**What to produce**
What you produce should be every line from the data that includes "multiplier".

**Recorded information**
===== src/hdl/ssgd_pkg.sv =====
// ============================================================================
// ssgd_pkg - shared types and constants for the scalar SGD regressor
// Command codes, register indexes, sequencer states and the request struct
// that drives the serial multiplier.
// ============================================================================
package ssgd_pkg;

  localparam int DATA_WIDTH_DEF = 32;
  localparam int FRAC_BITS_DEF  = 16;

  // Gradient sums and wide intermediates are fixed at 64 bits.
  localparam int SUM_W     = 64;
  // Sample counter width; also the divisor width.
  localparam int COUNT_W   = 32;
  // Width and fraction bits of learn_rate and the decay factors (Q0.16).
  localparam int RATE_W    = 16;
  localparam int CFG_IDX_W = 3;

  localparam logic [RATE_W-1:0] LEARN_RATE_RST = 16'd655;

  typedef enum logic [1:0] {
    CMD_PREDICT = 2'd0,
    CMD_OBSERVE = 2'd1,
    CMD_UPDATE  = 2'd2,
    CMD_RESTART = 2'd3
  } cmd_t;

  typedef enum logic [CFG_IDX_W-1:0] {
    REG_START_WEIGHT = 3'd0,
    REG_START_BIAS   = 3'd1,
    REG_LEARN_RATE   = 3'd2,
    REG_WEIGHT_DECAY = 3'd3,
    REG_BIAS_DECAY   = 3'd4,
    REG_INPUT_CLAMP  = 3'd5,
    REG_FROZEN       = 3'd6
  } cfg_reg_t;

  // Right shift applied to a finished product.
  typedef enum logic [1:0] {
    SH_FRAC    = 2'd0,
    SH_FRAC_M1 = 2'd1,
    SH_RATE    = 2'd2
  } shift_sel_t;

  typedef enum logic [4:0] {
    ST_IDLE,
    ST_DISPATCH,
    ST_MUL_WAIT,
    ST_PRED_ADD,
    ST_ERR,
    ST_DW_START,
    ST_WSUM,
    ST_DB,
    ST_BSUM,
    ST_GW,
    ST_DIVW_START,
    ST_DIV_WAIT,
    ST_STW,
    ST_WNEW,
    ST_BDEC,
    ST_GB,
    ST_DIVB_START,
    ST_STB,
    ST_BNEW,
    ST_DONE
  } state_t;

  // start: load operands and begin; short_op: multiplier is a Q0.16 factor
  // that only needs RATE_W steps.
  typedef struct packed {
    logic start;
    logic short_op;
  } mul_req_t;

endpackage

**Response to this task**
// that drives the serial multiplier.
  // start: load operands and begin; short_op: multiplier is a Q0.16 factor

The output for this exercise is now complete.